Shuttle Endeavour pulled away from the international space station on Monday and headed for home after a heartfelt farewell between the two crews.
It culminated 12 days of shared work, the longest mission ever of its kind.
The 10 space travelers performed a record-tying five spacewalks, put together a space station robot and provided a new Japanese compartment -- and resident -- for the orbiting complex.
"In my mind, in my view, it's been an extraordinary mission," said LeRoy Cain, chairman of the mission management team. "It's just been a textbook mission up and down the line in every way that I look at it."
Before the hatches were closed in the late afternoon, a few hours before the shuttle's undocking, astronaut Garrett Reisman pretended he was going to float into Endeavour.

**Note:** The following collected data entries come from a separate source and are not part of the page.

Context: an optimization exercise on an open-source flow, tuned for small area, a short achievable clock period and few clock cycles per item. The choices shown serve that exercise and are no tape-out recipe.
Only simulation tests tie the RTL to the original design; equivalence was not proved.
Power is estimated from default activity; no workload was simulated.

==> design/flow/design.v <==
module cbv_encoder (
    input  wire        clk,
    input  wire        rst,
    input  wire        cfg_we,
    input  wire [3:0]  cfg_idx,
    input  wire [63:0] cfg_value,
    input  wire [15:0] cfg_len,
    input  wire [1:0]  cfg_kind,
    input  wire        start,
    input  wire [31:0] total_bits,
    input  wire [4:0]  alpha_n,
    output reg         src_re,
    output reg  [10:0] src_addr,
    input  wire [31:0] src_rdata,
    output reg         busy,
    output reg         done,
    output reg         sym_valid,
    output reg  [3:0]  sym,
    output reg         err,
    output reg  [7:0]  err_code,
    output reg  [31:0] err_info,
    output reg  [31:0] nsym,
    output reg  [31:0] total_rank,
    output wire [32:0] stream_bits,
    input  wire [3:0]  usage_sel,
    output wire [31:0] usage_q
);
    localparam [31:0] CAP_SRC_BITS = 32'd65536;
    localparam [1:0] KIND_FIN  = 2'd0;
    localparam [1:0] KIND_RUN0 = 2'd1;
    localparam [1:0] KIND_RUN1 = 2'd2;
    localparam [7:0] ERR_CONSTRUCTION_OVERFLOW = 8'h04;
    localparam [7:0] ERR_ENCODE_NO_MATCH       = 8'h05;
    localparam [1:0] S_IDLE   = 2'd0;
    localparam [1:0] S_FETCH  = 2'd1;
    localparam [1:0] S_DECIDE = 2'd2;
    reg [63:0] a_value [0:15];
    reg [15:0] a_len   [0:15];
    reg [1:0]  a_kind  [0:15];
    reg [6:0]  a_pop   [0:15];    
    reg [6:0] cfg_pop;
    integer p;
    always @(*) begin
        cfg_pop = 7'd0;
        for (p = 0; p < 64; p = p + 1)
            cfg_pop = cfg_pop + {6'd0, cfg_value[p]};
    end
    always @(posedge clk) begin
        if (cfg_we && !busy) begin
            a_value[cfg_idx] <= cfg_value;
            a_len[cfg_idx]   <= cfg_len;
            a_kind[cfg_idx]  <= cfg_kind;
            a_pop[cfg_idx]   <= cfg_pop;
        end
    end
    reg [1:0]  state;
    reg [16:0] total_r;       
    reg [4:0]  n_r;           
    reg [15:0] maxlen0;       
    reg [15:0] maxlen1;       
    reg [16:0] cur;           
    reg [12:0] rd_word;       
    reg [12:0] data_word;     
    reg        rv;            
    reg [12:0] rw;            
    wire       rhit = rv && (rw == data_word);
    reg [1:0]  proc_k;        
    reg [95:0] win;           
    reg        b0;            
    reg [16:0] run;           
    reg        brk;           
    reg [16:0] stream_r;      
    reg [31:0] usage [0:15];
    assign stream_bits = {16'd0, stream_r};
    assign usage_q     = usage[usage_sel];
    reg [15:0] t0 [0:30];
    reg [15:0] t1 [0:30];
    integer m;
    always @(*) begin
        for (m = 0; m < 16; m = m + 1) begin
            t0[m] = (m < alpha_n && a_kind[m] == KIND_RUN0) ? a_len[m] : 16'd0;
            t1[m] = (m < alpha_n && a_kind[m] == KIND_RUN1) ? a_len[m] : 16'd0;
        end
        for (m = 0; m < 15; m = m + 1) begin
            t0[16 + m] = (t0[2 * m] > t0[2 * m + 1]) ? t0[2 * m] : t0[2 * m + 1];
            t1[16 + m] = (t1[2 * m] > t1[2 * m + 1]) ? t1[2 * m] : t1[2 * m + 1];
        end
    end
    wire [15:0] ml0 = t0[30];
    wire [15:0] ml1 = t1[30];
    reg [31:0] valid_mask;
    always @(*) begin
        if (data_word < {1'b0, total_r[16:5]})
            valid_mask = 32'hFFFF_FFFF;
        else if (data_word == {1'b0, total_r[16:5]})
            valid_mask = ~(32'hFFFF_FFFF << total_r[4:0]);
        else
            valid_mask = 32'd0;
    end
    wire [31:0] masked  = src_rdata & valid_mask;
    wire        first_w = (proc_k == 2'd0);
    wire [31:0] shifted = first_w ? (masked >> cur[4:0]) : masked;
    wire [5:0]  avail   = first_w ? (6'd32 - {1'b0, cur[4:0]}) : 6'd32;
    wire        cur_b0  = first_w ? shifted[0] : b0;
    wire [31:0] same    = cur_b0 ? shifted : ~shifted;
    reg [5:0] ones;
    integer t;
    always @(*) begin
        ones = 6'd32;
        for (t = 31; t >= 0; t = t - 1)
            if (!same[t]) ones = t[5:0];
    end
    wire [5:0]  cnt      = (ones > avail) ? avail : ones;
    wire        past_end = (data_word > {1'b0, total_r[16:5]}) ||
                           (data_word == {1'b0, total_r[16:5]} && total_r[4:0] == 5'd0);
    wire        endless  = !first_w && !brk && !cur_b0 && past_end;
    wire        brk_new  = (!first_w && brk) || (cnt < avail);
    wire [16:0] run_new  = first_w ? {11'd0, cnt} :
                           brk     ? run :
                           endless ? 17'h1FFFF : run + {11'd0, cnt};
    wire [15:0] maxlen_b = cur_b0 ? maxlen1 : maxlen0;
    wire        need_more = (proc_k < 2'd2) ||
                            (!brk_new && !endless && (run_new < {1'b0, maxlen_b}));
    wire [63:0] w64 = win[{2'b00, cur[4:0]} +: 64];
    reg [15:0] hit;
    integer i;
    reg [63:0] fmask;
    always @(*) begin
        for (i = 0; i < 16; i = i + 1) begin
            if (a_len[i] >= 16'd64)
                fmask = 64'hFFFF_FFFF_FFFF_FFFF;
            else
                fmask = ~(64'hFFFF_FFFF_FFFF_FFFF << a_len[i][5:0]);
            hit[i] = 1'b0;
            if (i < n_r) begin
                case (a_kind[i])
                    KIND_FIN:  hit[i] = (((w64 ^ a_value[i]) & fmask) == 64'd0);
                    KIND_RUN0: hit[i] = !b0 && (run >= {1'b0, a_len[i]});
                    KIND_RUN1: hit[i] =  b0 && (run >= {1'b0, a_len[i]});
                    default:   hit[i] = 1'b0;
                endcase
            end
        end
    end
    reg [3:0] sel;
    reg       any_hit;
    integer j;
    always @(*) begin
        sel = 4'd0;
        any_hit = 1'b0;
        for (j = 15; j >= 0; j = j - 1)
            if (hit[j]) begin
                sel = j[3:0];
                any_hit = 1'b1;
            end
    end
    wire [15:0] sel_len  = a_len[sel];
    wire [1:0]  sel_kind = a_kind[sel];
    wire [16:0] sel_rank = (sel_kind == KIND_FIN)  ? {10'd0, a_pop[sel]} :
                           (sel_kind == KIND_RUN1) ? {1'b0, sel_len} : 17'd0;
    wire [16:0] next_cur = cur + {1'b0, sel_len};
    reg [12:0] rw_req;        
    always @(posedge clk) begin
        if (rst) begin
            rv <= 1'b0;
        end else begin
            rv <= src_re;
            rw <= rw_req;
        end
    end
    integer u;
    always @(posedge clk) begin
        if (rst) begin
            state     <= S_IDLE;
            busy      <= 1'b0;
            done      <= 1'b0;
            sym_valid <= 1'b0;
            src_re    <= 1'b0;
        end else begin
            done      <= 1'b0;
            sym_valid <= 1'b0;
            src_re    <= 1'b0;
            case (state)
                S_IDLE: begin
                    if (start) begin
                        for (u = 0; u < 16; u = u + 1)
                            usage[u] <= 32'd0;
                        nsym       <= 32'd0;
                        total_rank <= 32'd0;
                        stream_r   <= 17'd0;
                        err        <= 1'b0;
                        err_code   <= 8'd0;
                        err_info   <= 32'd0;
                        n_r        <= alpha_n;
                        maxlen0    <= ml0;
                        maxlen1    <= ml1;
                        cur        <= 17'd0;
                        if (total_bits > CAP_SRC_BITS) begin
                            err      <= 1'b1;
                            err_code <= ERR_CONSTRUCTION_OVERFLOW;
                            err_info <= total_bits;
                            done     <= 1'b1;
                        end else if (total_bits == 32'd0) begin
                            done     <= 1'b1;
                        end else begin
                            total_r   <= total_bits[16:0];
                            busy      <= 1'b1;
                            src_re    <= 1'b1;
                            src_addr  <= 11'd0;
                            rw_req    <= 13'd0;
                            rd_word   <= 13'd1;
                            data_word <= 13'd0;
                            proc_k    <= 2'd0;
                            state     <= S_FETCH;
                        end
                    end
                end
                S_FETCH: begin
                    if (rd_word - data_word < 13'd3) begin
                        src_re   <= 1'b1;
                        src_addr <= rd_word[10:0];
                        rw_req   <= rd_word;
                        rd_word  <= rd_word + 13'd1;
                    end
                    if (rhit) begin
                        if (proc_k != 2'd3)
                            win[proc_k*32 +: 32] <= masked;
                        if (first_w)
                            b0 <= cur_b0;
                        run       <= run_new;
                        brk       <= brk_new;
                        data_word <= data_word + 13'd1;
                        if (proc_k != 2'd3)
                            proc_k <= proc_k + 2'd1;
                        if (!need_more) begin
                            src_re <= 1'b0;
                            state  <= S_DECIDE;
                        end
                    end
                end
                S_DECIDE: begin
                    if (!any_hit) begin
                        err      <= 1'b1;
                        err_code <= ERR_ENCODE_NO_MATCH;
                        err_info <= {15'd0, cur};
                        busy     <= 1'b0;
                        done     <= 1'b1;
                        state    <= S_IDLE;
                    end else begin
                        sym_valid   <= 1'b1;
                        sym         <= sel;
                        usage[sel]  <= usage[sel] + 32'd1;
                        nsym        <= nsym + 32'd1;
                        total_rank  <= total_rank + {15'd0, sel_rank};
                        cur         <= next_cur;
                        if (next_cur >= total_r) begin
                            stream_r <= next_cur;
                            busy     <= 1'b0;
                            done     <= 1'b1;
                            state    <= S_IDLE;
                        end else begin
                            src_re    <= 1'b1;
                            src_addr  <= next_cur[15:5];
                            rw_req    <= {1'b0, next_cur[16:5]};
                            rd_word   <= {1'b0, next_cur[16:5]} + 13'd1;
                            data_word <= {1'b0, next_cur[16:5]};
                            proc_k    <= 2'd0;
                            state     <= S_FETCH;
                        end
                    end
                end
                default: state <= S_IDLE;
            endcase
        end
    end
endmodule
==> design/flow/run.sh <==
#!/bin/bash
# synth_recipe.tcl (not shown) runs the flow's synth.tcl, then flattens the netlist and writes it again
# the make line also repeats each setting of config.mk as NAME=value (left out here)
make -C /OpenROAD-flow-scripts/flow DESIGN_CONFIG=/design/flow/config.mk WORK_HOME=/design/flow/orfs CLKGATE_MAP_FILE= SYNTH_SCRIPT=/design/flow/synth_recipe.tcl finish
==> design/flow/config.mk <==
export PLATFORM = sky130hd
export DESIGN_NAME = cbv_encoder
export DESIGN_NICKNAME = cbv_encoder
export VERILOG_FILES = /design/flow/design.v
export SDC_FILE = /design/flow/constraint.sdc
export NUM_CORES = 8
export LEC_CHECK = 0
export CAP_MARGIN = 20
export CORE_MARGIN = 2
export CORE_UTILIZATION = 25
export SLEW_MARGIN = 20
==> design/flow/constraint.sdc <==
create_clock -name core_clock -period 12.0 [get_ports {clk}]
set_input_delay 2.4000 -clock core_clock [delete_from_list [all_inputs] [get_ports {clk}]]
set_output_delay 2.4000 -clock core_clock [all_outputs]
set_load 0.01 [all_outputs]
This design comes from an exercise in tuning for small area, a short achievable clock period and few clock cycles per item on the open sky130 flow, not from production work. RTL that was checked went through simulation tests only; none was proved equivalent to the original. Power is estimated from default activity; no workload was simulated.

==> garnet: inputs <==
==> flow/design.v (excerpt) <==
module agc4_cpu (
    input  wire        clk,
    input  wire        rst,            
    output wire        mem_req,
    output wire        mem_we,
    output wire [14:0] mem_addr,
    output wire [14:0] mem_wdata,
    input  wire        mem_ack,
    input  wire [14:0] mem_rdata,
    input  wire [63:0] in_regs,
    output wire        boundary,
    output wire        fault,
    output reg  [15:0] reg_a,
    output reg  [15:0] reg_q,
    output reg  [11:0] reg_z,
    output reg  [15:0] reg_lp,
    output reg  [15:0] reg_b,
    output reg  [4:0]  reg_bank,
    output wire [79:0] out_regs        
);
clock: 8.0 ns
lec_check: 0
cap_margin: 20
core_margin: 2
core_utilization: 40
place_density: 0.6
slew_margin: 20
run.sh (not shown) runs the stock make flow with config.mk's settings and CLKGATE_MAP_FILE= SYNTH_SCRIPT=/design/flow/synth_recipe.tcl, a recipe that flattens the netlist after the stock synthesis.
==> cedar: changes against garnet <==
--- a/flow/config.mk
+++ b/flow/config.mk
@@ -11,2 +11,3 @@
 export PLACE_DENSITY = 0.6
+export SETUP_SLACK_MARGIN = 4
 export SLEW_MARGIN = 20
==> results.txt <==
status finished clean; largest net degree at the start of global routing a little over 70; Slowest-stage cell, CP nor4bb_1; final cell count without fillers 3,273; DRT met1 WL approximately 41,000 um; FF-to-FF path depth 19; hold_sp out2[7]; final layout net count about 2,800
# the run above: garnet

==> results.txt <==
Compound-Gate Fraction of Synth Area 0.305; gr ovfl total 0; final layout net count roughly 3,000; Multi-input gate area 14,700 um^2; total power about 11 mW; DRT met1 WL between 40,000 and 50,000 um; FF-to-FF path depth 31; RSZ-0062 raised after global routing yes; status finished clean; largest net degree at the start of global routing 75; final worst setup slack ~2.8 ns; GR Util met3 0.163; hold_sp out0[8]; Total Routed Length roughly 120,000 um; Slowest-stage cell, CP or4_4; final cell count without fillers roughly 3,500
# the run above: cedar

No run of this note included a check of the RTL's function; only the layout flow was run.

Space station commander Peggy Whitson grabbed him around the waist and pulled him back.
"I already feel the nostalgia coming on about the (shuttle) crew," Reisman said.
Reisman flew up aboard Endeavour to replace French astronaut Leopold Eyharts, who was going home on the shuttle. They embraced and patted each others' backs as they parted company; the other astronauts did the same.
"Up to you, Garrett. It's your turn," said Eyharts, who spent 1 1/2 months at the space station, less time than planned because of the previous shuttle flight's delay in getting him there. "C'est la vie."
Endeavour, Eyharts and six others are due back on Earth on Wednesday evening. It will wind up a 16-day trip for the shuttle.
The three astronauts left behind on the space station, meanwhile, won't have time to get bored.
Europe's new cargo carrier, Jules Verne, will dock April 3; it blasted into orbit this month. One week later, a Russian Soyuz spacecraft will arrive, carrying a fresh space station crew.
NASA's next visit will be in late May. That's when Discovery is due to arrive with the Japanese lab, Kibo, which means hope. Endeavour delivered the first section of the lab, a storage compartment.
But the Hubble Space Telescope mission, at the end of August, might wind up being postponed because of a slowdown in shuttle fuel-tank production.
Only now, five years after the Columbia accident, are fuel tanks and their insulating foam skin being built from scratch, Cain noted. The fuel tank used to propel Endeavour into orbit on March 11 was the last one that was already in production when Columbia was destroyed, and so it was easier to make the post-accident safety changes.
These changes, most if not all of them involving foam, took time to refine. NASA also became bogged down by a recurring fuel-gauge problem that finally was resolved a few months ago.
"We're on a learning curve here," Cain said.